Suzlon to start three new AI-enabled smart blade factories

Representational image of a Suzlon wind mill near Jasdan, Gujarat
| Photo Credit: AP

Suzlon Energy, India’s largest wind turbine manufacturer, announced on Thursday (December 4, 2025) that it will set up three new AI-enabled smart blade factories, two of which will come up in Gujarat and Karnataka, with the third location to be finalised shortly. The expansion will take Suzlon’s nationwide manufacturing footprint to 20 facilities, strengthening its position as India accelerates towards its renewable energy targets. 

The new plants mark a major push by the company to speed up execution of its 6.2 GW order book, reduce logistics time, and bring manufacturing closer to wind project hubs. According to the company’s press note, the factories will integrate automation, digital workflows, robotics, and advanced monitoring systems to boost productivity, improve quality, and enhance workplace safety. Suzlon will also upgrade all 15 existing factories with similar digital interventions under its new smart-factory programme. 

Speaking to The Hindu, J.P. Chalasani, Group CEO, said Suzlon had planned an annual capex of around ₹550 crore over the next several years, portions of which will fund the new factories. He declined to specify the unit-wise investment, noting that costs would remain “dynamic” depending on order flows and the technology upgrades demanded by a fast-evolving global wind energy landscape.

Suzlon currently maintains one-third of India’s operational 50 GW wind fleet, giving it a deep servicing footprint across the country. The CEO said India’s wind sector was entering “its most promising growth phase” with less than 4% of India’s over 1 TW wind potential utilised so far—a figure echoed in Suzlon’s internal industry outlook presentation, which pegs the country’s technical wind capacity at 1,164 GW, concentrated across eight states. 

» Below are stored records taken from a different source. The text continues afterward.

==> src/tw_pkg.sv <==
// constants for the shift-unit two-wire master
// assumes a 10 MHz system clock
package tw_pkg;
  localparam int unsigned CLK_HZ = 10000000;
  localparam int unsigned STD_BPS = 100000;
  localparam int unsigned FAST_BPS = 400000;
  // quarter bit period in cycles, rounded up so the rate stays below the limit
  localparam int unsigned STD_QTR = (CLK_HZ + 4 * STD_BPS - 1) / (4 * STD_BPS);
  localparam int unsigned FAST_QTR = (CLK_HZ + 4 * FAST_BPS - 1) / (4 * FAST_BPS);
  localparam logic [7:0] STD_QTR_C = 8'(STD_QTR);
  localparam logic [7:0] FAST_QTR_C = 8'(FAST_QTR);
  localparam logic [3:0] PKT_BITS = 4'h9;
  // register indices
  localparam logic [2:0] REG_DATA = 3'h0;
  localparam logic [2:0] REG_STATUS = 3'h1;
  localparam logic [2:0] REG_CTRL = 3'h2;
  localparam logic [2:0] REG_CMD = 3'h3;
  localparam logic [2:0] REG_COUNT = 3'h4;
  localparam logic [2:0] REG_ERROR = 3'h5;
  // status bits
  localparam int unsigned ST_DONE = 0;
  localparam int unsigned ST_START = 1;
  localparam int unsigned ST_COLL = 2;
  localparam int unsigned ST_STOP = 3;
  localparam int unsigned ST_BUSY = 4;
  // control bits
  localparam int unsigned CT_FAST = 0;
  localparam int unsigned CT_CLK0 = 1;
  localparam int unsigned CT_STEP = 3;
  // command bits
  localparam int unsigned CM_GO = 0;
  localparam int unsigned CM_STOP = 1;
  // clock source selection
  localparam logic [1:0] SRC_PIN = 2'h0;
  localparam logic [1:0] SRC_TIMER = 2'h1;
  localparam logic [1:0] SRC_SOFT = 2'h2;
  // error codes and control register reset value
  localparam logic [7:0] ERR_NONE = 8'h00;
  localparam logic [7:0] ERR_NACK_DATA = 8'h05;
  localparam logic [7:0] ERR_NACK_ADDR = 8'h06;
  localparam logic [7:0] ERR_NO_START = 8'h07;
  localparam logic [7:0] ERR_NO_STOP = 8'h08;
  localparam logic [7:0] RESET_CTRL = 8'h01;
  typedef enum logic [2:0] {
    IDLE = 3'b000,
    START = 3'b001,
    BITS = 3'b011,
    HOLD = 3'b010,
    STOP = 3'b110
  } state_e;
endpackage

==> src/tw_master.sv <==
// two-wire master around an 8-bit shift register and a 4-bit bit counter
// assumes external pull-ups and slaves that may stretch the clock line
// How it works
// - start: data falls while clock high
// - stop: data rises while clock high
// - address plus direction follows each start
// - address nack abandons the transfer
// - direction bit selects byte sender
// - packet is nine clock periods
// - receiver pulls data low on ninth; master as receiver only before its last byte, no stop pending
// - high on ninth read as nack
// - master makes clock, start and stop
// - master drives clock line, slaves only stretch it low
// - stretched clock low stalls the sequence
// - several bytes per direction allowed
// - one shared unbuffered shift register
// - bit counter steps with shift clock
// - counter end sets done flag
// - shift clock: pin, timer or software
// - start, collision, stop detector flags
// - hold clock low after completion
// - read sends address, receives count bytes
// - reset leaves lines released, idle
// - standard or fast rate selectable
// - single master, no arbitration
// - missing start or stop reported
`timescale 1ns/1ns
module tw_master (
  input wire logic sys_clk,
  input wire logic reset,
  input wire logic [2:0] addr,
  input wire logic [7:0] wdata,
  input wire logic wr,
  input wire logic rd,
  output logic [7:0] rdata,
  input wire logic timer_match,
  input wire logic scl_in,
  output logic scl_out,
  output logic scl_oe_n,
  input wire logic sda_in,
  output logic sda_out,
  output logic sda_oe_n
);
  tw_pkg::state_e st_q, st_d;
  logic [1:0] scl_s_q, sda_s_q;
  logic scl_q, sda_q, scl_p_q, sda_p_q;
  logic [7:0] shift_q, stat_q, ctrl_q, count_q, err_q, rdata_q, div_q;
  logic [3:0] cnt_q;
  logic [1:0] ph_q;
  logic scl_drv_q, sda_drv_q, rx_q, first_q, nack_q, stop_pend_q, seen_q;
  wire fast = ctrl_q[tw_pkg::CT_FAST];
  wire [1:0] src = ctrl_q[tw_pkg::CT_CLK0+1:tw_pkg::CT_CLK0];
  wire [7:0] qtr = fast ? tw_pkg::FAST_QTR_C : tw_pkg::STD_QTR_C;
  wire wr_data = wr && addr == tw_pkg::REG_DATA;
  wire wr_stat = wr && addr == tw_pkg::REG_STATUS;
  wire wr_ctrl = wr && addr == tw_pkg::REG_CTRL;
  wire wr_cmd = wr && addr == tw_pkg::REG_CMD;
  wire wr_cnt = wr && addr == tw_pkg::REG_COUNT;
  wire go = wr_cmd && wdata[tw_pkg::CM_GO];
  wire stop_req = wr_cmd && wdata[tw_pkg::CM_STOP];
  wire soft_step = wr_ctrl && wdata[tw_pkg::CT_STEP];
  // released clock but line low means a slave is stretching
  wire stretched = !scl_drv_q && !scl_q;
  wire tick = (div_q == 8'h00) && !stretched;
  wire det_start = scl_q && scl_p_q && sda_p_q && !sda_q;
  wire det_stop = scl_q && scl_p_q && !sda_p_q && sda_q;
  wire coll = (st_q == tw_pkg::BITS) && !sda_drv_q && !sda_q && scl_q && !scl_p_q
              && !(rx_q || cnt_q == tw_pkg::PKT_BITS - 4'h1) ? 1'b1 : 1'b0;
  wire scl_rise = scl_q && !scl_p_q;
  wire shift_clk = (src == tw_pkg::SRC_PIN) ? scl_rise :
                   (src == tw_pkg::SRC_TIMER) ? timer_match : soft_step;
  wire bit_edge = (st_q == tw_pkg::BITS) && shift_clk && ph_q == 2'h2;
  wire last_bit = cnt_q == tw_pkg::PKT_BITS - 4'h1;
  // counter has already stepped past the ack bit when its high quarter ends
  wire pkt_end = cnt_q == tw_pkg::PKT_BITS;
  // hold keeps the bus claimed but is not busy: software may stop or restart
  wire busy = (st_q != tw_pkg::IDLE) && (st_q != tw_pkg::HOLD);
  wire data_bit = cnt_q < tw_pkg::PKT_BITS - 4'h1;
  wire bytes_left = count_q != 8'h00;
  wire [7:0] rd_mux = (addr == tw_pkg::REG_DATA) ? shift_q :
                      (addr == tw_pkg::REG_STATUS) ? {stat_q[7:5], busy,
                                                      stat_q[3:0]} :
                      (addr == tw_pkg::REG_CTRL) ? ctrl_q :
                      (addr == tw_pkg::REG_COUNT) ? count_q :
                      (addr == tw_pkg::REG_ERROR) ? err_q : 8'h00;
  // pins pass three register stages before use; first stage read only by the second
  always_ff @(posedge sys_clk or posedge reset) begin
    if (reset) begin
      scl_s_q <= 2'h3;
      sda_s_q <= 2'h3;
      scl_q <= 1'b1;
      sda_q <= 1'b1;
      scl_p_q <= 1'b1;
      sda_p_q <= 1'b1;
    end else begin
      scl_s_q <= {scl_s_q[0], scl_in};
      sda_s_q <= {sda_s_q[0], sda_in};
      scl_q <= scl_s_q[1];
      sda_q <= sda_s_q[1];
      scl_p_q <= scl_q;
      sda_p_q <= sda_q;
    end
  end
  always_ff @(posedge sys_clk or posedge reset) begin
    if (reset) begin
      div_q <= 8'h00;
    end else if (st_q == tw_pkg::IDLE || st_q == tw_pkg::HOLD || tick) begin
      div_q <= qtr - 8'h1;
    end else if (!stretched) begin
      div_q <= div_q - 8'h1;
    end
  end
  always_comb begin
    st_d = st_q;
    case (st_q)
      tw_pkg::IDLE, tw_pkg::HOLD: begin
        if (go) begin
          st_d = tw_pkg::START;
        end else if (stop_req) begin
          st_d = tw_pkg::STOP;
        end
      end
      tw_pkg::START: begin
        if (tick && ph_q == 2'h3) begin
          st_d = tw_pkg::BITS;
        end
      end
      tw_pkg::BITS: begin
        if (tick && ph_q == 2'h3 && pkt_end) begin
          st_d = (nack_q || stop_pend_q) ? tw_pkg::STOP :
                 bytes_left ? tw_pkg::BITS : tw_pkg::HOLD;
        end
      end
      tw_pkg::STOP: begin
        if (tick && ph_q == 2'h3) begin
          st_d = tw_pkg::IDLE;
        end
      end
      default: st_d = tw_pkg::IDLE;
    endcase
  end
  // four quarters per bit: 0 clock low set data, 1 low, 2 clock high, 3 high
  always_ff @(posedge sys_clk or posedge reset) begin
    if (reset) begin
      st_q <= tw_pkg::IDLE;
      ph_q <= 2'h0;
      cnt_q <= 4'h0;
      scl_drv_q <= 1'b0;
      sda_drv_q <= 1'b0;
      first_q <= 1'b0;
      rx_q <= 1'b0;
      nack_q <= 1'b0;
      stop_pend_q <= 1'b0;
      seen_q <= 1'b0;
    end else begin
      st_q <= st_d;
      if (st_q != st_d) begin
        ph_q <= 2'h0;
      end else if (tick) begin
        ph_q <= ph_q + 2'h1;
      end
      if (stop_req) begin
        stop_pend_q <= 1'b1;
      end else if (st_q == tw_pkg::IDLE) begin
        stop_pend_q <= 1'b0;
      end
      if (det_start || det_stop) begin
        seen_q <= 1'b1;
      end else if (st_q != st_d) begin
        seen_q <= 1'b0;
      end
      case (st_q)
        tw_pkg::IDLE, tw_pkg::HOLD: begin
          cnt_q <= 4'h0;
          if (go) begin
            // repeated start from hold: raise data before clock
            sda_drv_q <= 1'b0;
            first_q <= 1'b1;
            nack_q <= 1'b0;
          end
          if (stop_req) begin
            sda_drv_q <= 1'b1;
          end
        end
        tw_pkg::START: begin
          if (tick && ph_q == 2'h0) begin
            scl_drv_q <= 1'b0;
          end
          if (tick && ph_q == 2'h1) begin
            sda_drv_q <= 1'b1;
          end
          if (tick && ph_q == 2'h3) begin
            scl_drv_q <= 1'b1;
            rx_q <= 1'b0;
          end
        end
        tw_pkg::BITS: begin
          if (tick && ph_q == 2'h0) begin
            // data only changes with clock low, msb first
            sda_drv_q <= data_bit ? (!rx_q && !shift_q[7]) :
                         (rx_q && bytes_left && count_q != 8'h01 && !stop_pend_q);
          end
          if (tick && ph_q == 2'h1) begin
            scl_drv_q <= 1'b0;
          end
          if (bit_edge) begin
            cnt_q <= cnt_q + 4'h1;
            if (last_bit && !rx_q && sda_q) begin
              nack_q <= 1'b1;
            end
          end
          if (tick && ph_q == 2'h3) begin
            scl_drv_q <= 1'b1;
            if (pkt_end) begin
              cnt_q <= 4'h0;
              first_q <= 1'b0;
              if (first_q) begin
                rx_q <= shift_q[0];
              end
            end
          end
        end
        tw_pkg::STOP: begin
          if (tick && ph_q == 2'h0) begin
            scl_drv_q <= 1'b1;
            sda_drv_q <= 1'b1;
          end
          if (tick && ph_q == 2'h1) begin
            scl_drv_q <= 1'b0;
          end
          // release data a quarter early so the detector sees the stop before idle
          if (tick && ph_q == 2'h2) begin
            sda_drv_q <= 1'b0;
          end
        end
        default: begin
          scl_drv_q <= 1'b0;
        end
      endcase
    end
  end
  // one register shifts both ways; a new byte overwrites the last one
  always_ff @(posedge sys_clk or posedge reset) begin
    if (reset) begin
      shift_q <= 8'h00;
    end else if (bit_edge && data_bit) begin
      shift_q <= {shift_q[6:0], sda_q};
    end else if (wr_data) begin
      shift_q <= wdata;
    end
  end
  // flags: hardware set wins over software clear (write one to clear)
  always_ff @(posedge sys_clk or posedge reset) begin
    if (reset) begin
      stat_q <= 8'h00;
    end else begin
      stat_q[tw_pkg::ST_DONE] <= (bit_edge && last_bit) ||
        (stat_q[tw_pkg::ST_DONE] && !(wr_stat && wdata[tw_pkg::ST_DONE]));
      stat_q[tw_pkg::ST_START] <= det_start ||
        (stat_q[tw_pkg::ST_START] && !(wr_stat && wdata[tw_pkg::ST_START]));
      stat_q[tw_pkg::ST_COLL] <= coll ||
        (stat_q[tw_pkg::ST_COLL] && !(wr_stat && wdata[tw_pkg::ST_COLL]));
      stat_q[tw_pkg::ST_STOP] <= det_stop ||
        (stat_q[tw_pkg::ST_STOP] && !(wr_stat && wdata[tw_pkg::ST_STOP]));
      stat_q[7:4] <= {1'b0, cnt_q[2:0]};
    end
  end
  always_ff @(posedge sys_clk or posedge reset) begin
    if (reset) begin
      ctrl_q <= tw_pkg::RESET_CTRL;
      count_q <= 8'h00;
      err_q <= tw_pkg::ERR_NONE;
      rdata_q <= 8'h00;
    end else begin
      if (wr_ctrl) begin
        ctrl_q <= {wdata[7:4], 1'b0, wdata[2:0]};
      end
      if (wr_cnt) begin
        count_q <= wdata;
      end else if (bit_edge && last_bit && !first_q && bytes_left) begin
        count_q <= count_q - 8'h01;
      end
      if (go) begin
        err_q <= tw_pkg::ERR_NONE;
      end else if (st_q == tw_pkg::START && tick && ph_q == 2'h3 && !seen_q) begin
        err_q <= tw_pkg::ERR_NO_START;
      end else if (st_q == tw_pkg::STOP && st_d == tw_pkg::IDLE && !seen_q && !det_stop) begin
        err_q <= tw_pkg::ERR_NO_STOP;
      end else if (bit_edge && last_bit && !rx_q && sda_q) begin
        err_q <= first_q ? tw_pkg::ERR_NACK_ADDR : tw_pkg::ERR_NACK_DATA;
      end
      rdata_q <= rd ? rd_mux : 8'h00;
    end
  end
  // hold state keeps clock driven low to claim the bus; single master assumed
  assign rdata = rdata_q;
  assign scl_out = 1'b0;
  assign scl_oe_n = !scl_drv_q;
  assign sda_out = 1'b0;
  assign sda_oe_n = !sda_drv_q;
  property p_stop_release;
    @(posedge sys_clk) disable iff (reset)
      (st_q == tw_pkg::STOP && st_d == tw_pkg::IDLE) |=> !sda_drv_q && !scl_drv_q;
  endproperty
  a_stop_release: assert property (p_stop_release) else $error("stop left lines driven");
  property p_hold_low;
    @(posedge sys_clk) disable iff (reset)
      (st_q == tw_pkg::HOLD) |-> scl_drv_q;
  endproperty
  a_hold_low: assert property (p_hold_low) else $error("hold without clock low");
  property p_stretch;
    @(posedge sys_clk) disable iff (reset)
      stretched |=> $stable(cnt_q);
  endproperty
  a_stretch: assert property (p_stretch) else $error("counter moved during stretch");
  property p_cnt_max;
    @(posedge sys_clk) disable iff (reset)
      cnt_q <= tw_pkg::PKT_BITS;
  endproperty
  a_cnt_max: assert property (p_cnt_max) else $error("packet longer than nine");
  property p_done;
    @(posedge sys_clk) disable iff (reset)
      (bit_edge && last_bit) |=> stat_q[tw_pkg::ST_DONE];
  endproperty
  a_done: assert property (p_done) else $error("done flag missed");
  property p_nack_stop;
    @(posedge sys_clk) disable iff (reset)
      (st_q == tw_pkg::BITS && st_d != tw_pkg::BITS && nack_q) |=> st_q == tw_pkg::STOP;
  endproperty
  a_nack_stop: assert property (p_nack_stop) else $error("nack did not abandon");
  property p_reset_idle;
    @(posedge sys_clk) $fell(reset) |-> !scl_drv_q && !sda_drv_q && st_q == tw_pkg::IDLE;
  endproperty
  a_reset_idle: assert property (p_reset_idle) else $error("lines not released");
  property p_start_order;
    @(posedge sys_clk) disable iff (reset)
      (st_q == tw_pkg::START && $rose(sda_drv_q)) |-> !scl_drv_q;
  endproperty
  a_start_order: assert property (p_start_order) else $error("start with clock low");
  property p_idle_free;
    @(posedge sys_clk) disable iff (reset)
      (st_q == tw_pkg::IDLE) |-> !scl_drv_q;
  endproperty
  a_idle_free: assert property (p_idle_free) else $error("idle with clock driven");
endmodule

==> config.mk <==
export PLATFORM = sky130hd
export DESIGN_NAME = tw_master
export DESIGN_NICKNAME = d
export VERILOG_FILES = /design/src/tw_pkg.sv /design/src/tw_master.sv
export SDC_FILE = /design/constraint.sdc
export NUM_CORES = 1
export LEC_CHECK = 0
export BUFFER_PORTS_ARGS = -buffer_cell sky130_fd_sc_hd__buf_2
export CAP_MARGIN = 20
export CORE_AREA = 3 3 107 109
export DETAILED_ROUTE_END_ITERATION = 8
export DIE_AREA = 0 0 110 112
export PLACE_DENSITY_LB_ADDON = 0.15
export SLEW_MARGIN = 20
export SYNTH_ARGS = -nofsm -noshare
export SYNTH_HDL_FRONTEND = slang
export SYNTH_SLANG_ARGS = --single-unit
==> constraint.sdc <==
create_clock -name sys_clk -period 5.4 [get_ports sys_clk]
set_clock_uncertainty 0.2 [all_clocks]
set_input_delay 0.54 -clock sys_clk [delete_from_list [all_inputs] [get_ports sys_clk]]
set_output_delay 0.54 -clock sys_clk [all_outputs]
set_load 0.03 [all_outputs]
======== Word-level counts from Yosys, hierarchy flattened ========
Index checks and enable logic that the tools add are counted.
operators by class
  add/sub/neg operators ................... 5
  multiply operators ...................... 0
  div/mod/pow operators ................... 0
  magnitude comparators ................... 1
  equality and inequality tests ........... 33
  shift-type cells ........................ 0
  multiplexer cells ....................... 65
  bitwise logic cells ..................... 1
  reduce and logical (&&, ||, !) cells .... 105
operators by type and width
  cell                 number
  $mux 8               16
  $logic_and 1x1->1    55
  $mux 1               29
  $logic_not 1->1      18
  $mux 3               6
  $sub 8x1->8 const B  2
  $reduce_bool 2->1    7
  $eq 3x2->1 const B   4
  $mux 4               3
  $ne 2x2->1 const B   6
  $ne 3x3->1 const B   4
  $pmux 3 s4           1
  $reduce_and 4->1     3
  $reduce_and 5->1     2
  $eq 3x3->1 const B   3
  $logic_not 3->1      3
  $logic_or 1x1->1     9
  $eq 4x4->1 const B   2
  $logic_not 8->1      1
  $ne 2x1->1 const B   4
  $ne 8x1->1 const B   1
  $pmux 1 s4           2
  $pmux 4 s2           1
  $reduce_bool 4->1    2
  other kinds (18)     26
word-level totals
  flip-flop bits (word level) ............. 78
  latch bits .............................. 0
  memory bits (writable) .................. 0
  memory bits (read-only) ................. 0
  input port bits ......................... 18
  output and inout bits ................... 12
  word-level logic and storage cells ...... 233
  memories ................................ 0

======== Logic depth before layout (Yosys ltp) ========
Gate-level depths: netlist of run 1.
  depth in word-level cells ............... 15
  mapped depth ............................ 9
  depth with buffers taken out ............ 7

======== Worst setup path after synthesis of run 1 ========
OpenSTA, ideal clock, no wires.
  path kind ............................... input to register
  start point ............................. input addr[0]
  end point ............................... register count_q[7]
  arrival ................................. 1.992 ns
  path slack .............................. 3.126 ns
  stages .................................. 7
  cell sequence ........................... buf_6 > and4bb_1 > buf_4 > and3_4 > o21ai_2 > or4_1 > a31oi_1
between the ends
  word-level cells in the longest chain between the ends .. 11
ends and longest elaborated chain
  what                             RTL line          text
  from (decl)                      tw_master.sv:31   input wire logic [2:0] addr,
  $eq 3x2->1                       tw_master.sv:56   wire wr_ctrl = wr && addr == tw_pkg::REG_CTRL;
  $logic_and 1x1->1                tw_master.sv:56
  $logic_and 1x1->1                tw_master.sv:61   wire soft_step = wr_ctrl && wdata[tw_pkg::CT_STEP];
  $mux 1                           tw_master.sv:71   (src == tw_pkg::SRC_TIMER) ? timer_match : soft_step;
  $mux 1                           tw_master.sv:70   wire shift_clk = (src == tw_pkg::SRC_PIN) ? scl_rise :
  $logic_and 1x1->1 (2 in series)  tw_master.sv:72   wire bit_edge = (st_q == tw_pkg::BITS) && shift_clk && ph_q == 2'h2;
  $logic_and 1x1->1 (3 in series)  tw_master.sv:280  end else if (bit_edge && last_bit && !first_q && bytes_left) begin
  $reduce_bool 2->1 (no line)      --
  to (signal assigned)             tw_master.sv:279  count_q <= wdata;
  to (signal assigned)             tw_master.sv:281  count_q <= count_q - 8'h01;
  to (decl)                        tw_master.sv:47   logic [7:0] shift_q, stat_q, ctrl_q, count_q, err_q, rdata_q, div_q;
Several ways; a longest one is shown, not always the timed one.
A chain may end at the register's enable or synchronous reset.

======== Worst setup path in the final report of run 1 ========
  start point ............................. register div_q[0]
  end point ............................... register seen_q
between the ends
  word-level cells in the longest chain between the ends .. 8
ends and longest elaborated chain
  what                           RTL line                                              text
  from (decl)                    tw_master.sv:47
  from (signal assigned)         tw_master.sv:108                                      div_q <= qtr - 8'h1;
  from (signal assigned)         tw_master.sv:110                                      div_q <= div_q - 8'h1;
  $logic_not 8->1 *              tw_master.sv:64                                       wire tick = (div_q == 8'h00) && !stretched;
  $logic_and 1x1->1 *            tw_master.sv:64
  $logic_and 1x1->1 *            tw_master.sv:124, tw_master.sv:129, tw_master.sv:135
  $logic_and 1x1->1              tw_master.sv:129                                      if (tick && ph_q == 2'h3 && pkt_end) begin
  $mux 3                         tw_master.sv:129
  $pmux 3 s4 *                   tw_master.sv:115                                      case (st_q)
  $ne 3x3->1 *                   tw_master.sv:169                                      end else if (st_q != st_d) begin
  $reduce_bool 2->1 (no line) *  --
  to (signal assigned)           tw_master.sv:154                                      seen_q <= 1'b0;
  to (signal assigned)           tw_master.sv:168                                      seen_q <= 1'b1;
  to (signal assigned)           tw_master.sv:170                                      seen_q <= 1'b0;
  to (decl)                      tw_master.sv:50                                       logic scl_drv_q, sda_drv_q, rx_q, first_q, nack_q, stop_pend_q, seen_q;
Mark *: on every way between the ends. The rest lies on a longest branch, timed or not.
==> config.mk <==
export PLATFORM = sky130hd
export DESIGN_NAME = mfr_fault_top
export DESIGN_NICKNAME = d
export VERILOG_FILES = /design/src/hw/mfr_pkg.sv /design/src/hw/mfr_sync3.sv /design/src/hw/mfr_fault_top.sv
export VERILOG_INCLUDE_DIRS = /design/src /design/src/hw
export SDC_FILE = /design/constraint.sdc
export NUM_CORES = 1
export LEC_CHECK = 0
export BUFFER_PORTS_ARGS = -buffer_cell sky130_fd_sc_hd__buf_2
export CAP_MARGIN = 20
export CORE_ASPECT_RATIO = 0.8
export CORE_MARGIN = 2
export CORE_UTILIZATION = 38
export CTS_BUF_LIST = sky130_fd_sc_hd__clkbuf_16
export DETAILED_ROUTE_END_ITERATION = 6
export HOLD_SLACK_MARGIN = 0.02
export PLACE_DENSITY_LB_ADDON = 0.05
export SETUP_SLACK_MARGIN = 0.02
export SLEW_MARGIN = 20
export SYNTH_ARGS = -nofsm -noshare
export SYNTH_HDL_FRONTEND = slang
export SYNTH_SLANG_ARGS = --single-unit
==> constraint.sdc <==
create_clock -name CLK -period 7.37 [get_ports CLK]
set_input_delay 1.8425 -clock CLK [delete_from_list [all_inputs] [get_ports CLK]]
set_output_delay 1.8425 -clock CLK [all_outputs]
set_load 0.1 [all_outputs]
==> src/hw/mfr_regs.svh <==
`ifndef MFR_REGS_SVH
`define MFR_REGS_SVH

// ==========================================================================
// register offsets (byte addresses, one word each)
`define MFR_ADDR_W 12
`define MFR_CTRL_OFS 12'h000
`define MFR_RETRY_OFS 12'h004
`define MFR_IRQ_STS_OFS 12'h008
`define MFR_IRQ_MSK_OFS 12'h00C
`define MFR_FLT_OFS 12'h010

// ==========================================================================
// control register fields
`define MFR_CTRL_SEL_LSB 0
`define MFR_CTRL_SEL_MSB 3
`define MFR_CTRL_TMO_EN 4
`define MFR_CTRL_THERMAL_WARNING_REPORT_EN 5
`define MFR_CTRL_MEAS 6
`define MFR_CTRL_RES 7
`define MFR_CTRL_IND 8
`define MFR_CTRL_KE 9
`define MFR_CTRL_CLR 31
`define MFR_SEL_RST 4'h0
`define MFR_RETRY_W 24
`define MFR_RETRY_RST 24'h000064

// ==========================================================================
// fault flag positions (interrupt registers share only the low nine flags, not the fault-only fields)
`define MFR_EV_W 9
`define MFR_FL_LOCK 0
`define MFR_FL_RAMPUP 1
`define MFR_FL_RAMPDN 2
`define MFR_FL_RATE 3
`define MFR_FL_MPOS 4
`define MFR_FL_MBEMF 5
`define MFR_FL_OTW 6
`define MFR_FL_TSD 7
`define MFR_FL_CPUV 8
`define MFR_FLT_CTRL 9
`define MFR_FLT_DRV 10
`define MFR_FLT_BR_LSB 12
`define MFR_FLT_BR_MSB 14

// ==========================================================================
// pin input vector positions
`define MFR_PIN_W 10
`define MFR_PIN_ILIM 0
`define MFR_PIN_UP 1
`define MFR_PIN_DN 2
`define MFR_PIN_EARLY 3
`define MFR_PIN_BEMF 4
`define MFR_PIN_OTW_HOT 5
`define MFR_PIN_OTW_COOL 6
`define MFR_PIN_TSD_HOT 7
`define MFR_PIN_TSD_COOL 8
`define MFR_PIN_CPUV 9

// ==========================================================================
// timing
`define MFR_CLK_KHZ 100000
`define MFR_IPD_TMO_MS 500
`define MFR_IPD_CNT_W 26

`endif

==> src/hw/mfr_pkg.sv <==
package mfr_pkg;

    typedef enum logic [2:0] {
        MFR_BR_HIZ = 3'b000,
        MFR_BR_RECIRC = 3'b001,
        MFR_BR_HS_BRAKE = 3'b010,
        MFR_BR_LS_BRAKE = 3'b011,
        MFR_BR_ACTIVE = 3'b100
    } mfr_bridge_t;

    typedef enum logic [1:0] {
        MFR_LK_IDLE = 2'b00,
        MFR_LK_LATCH = 2'b01,
        MFR_LK_RETRY = 2'b10,
        MFR_LK_REPORT = 2'b11
    } mfr_lock_st_t;

    typedef enum logic [1:0] {
        MFR_ACT_LATCH = 2'b00,
        MFR_ACT_RETRY = 2'b01,
        MFR_ACT_REPORT = 2'b10,
        MFR_ACT_IGNORE = 2'b11
    } mfr_lock_act_t;

    // low bit set with top bit set means ignore; other top-bit codes report
    function automatic mfr_lock_act_t mfr_lock_act(input logic [3:0] sel);
        if (!sel[3]) begin
            mfr_lock_act = sel[2] ? MFR_ACT_RETRY : MFR_ACT_LATCH;
        end else begin
            mfr_lock_act = sel[0] ? MFR_ACT_IGNORE : MFR_ACT_REPORT;
        end
    endfunction

endpackage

India’s national target of achieving 100 GW of wind capacity by 2030 further underscores this momentum. Chalasani said the transition would require rapid scaling of domestic manufacturing: “We want to build for the next 30 years. Wind will have to grow much faster than before, and our smart factories are critical to meeting that demand.” The presentation highlights that India added only about 47 GW of wind capacity till FY24, but must more than double this stock within the decade. 

On competition from global players, including Chinese manufacturer Envision, which recently secured a significant wind turbine supply contract in India, Chalasani sounded unfazed. He emphasised that Suzlon’s lifetime operation and maintenance (O&M) model—covering upgrades, site-specific adaptations, and localisation—offered “unmatched value” to customers. He added that the Centre’s proposed localisation policy, expected to require foreign OEMs to manufacture in India, would “level the playing field.”

Suzlon’s new factories are expected to generate 3,000 direct and 12,000 indirect jobs, with roughly 80% in rural areas, Mr. Chalasani said. The company recently expanded its yearly manufacturing capacity from 3 GW to 4.5 GW, adding 1 GW through upgrades at Ratlam and Jaisalmer. 

Describing the broader digital transformation, Chalasani said Suzlon is building a manufacturing ecosystem that is “simpler, smarter, and faster,” backed by six guiding principles—rapid, scalable, intelligent, connected, personalised, and technology-led.

“The opportunity is huge,” he said. “With India’s wind demand set to rise sharply, our job is to stay ahead of the curve.”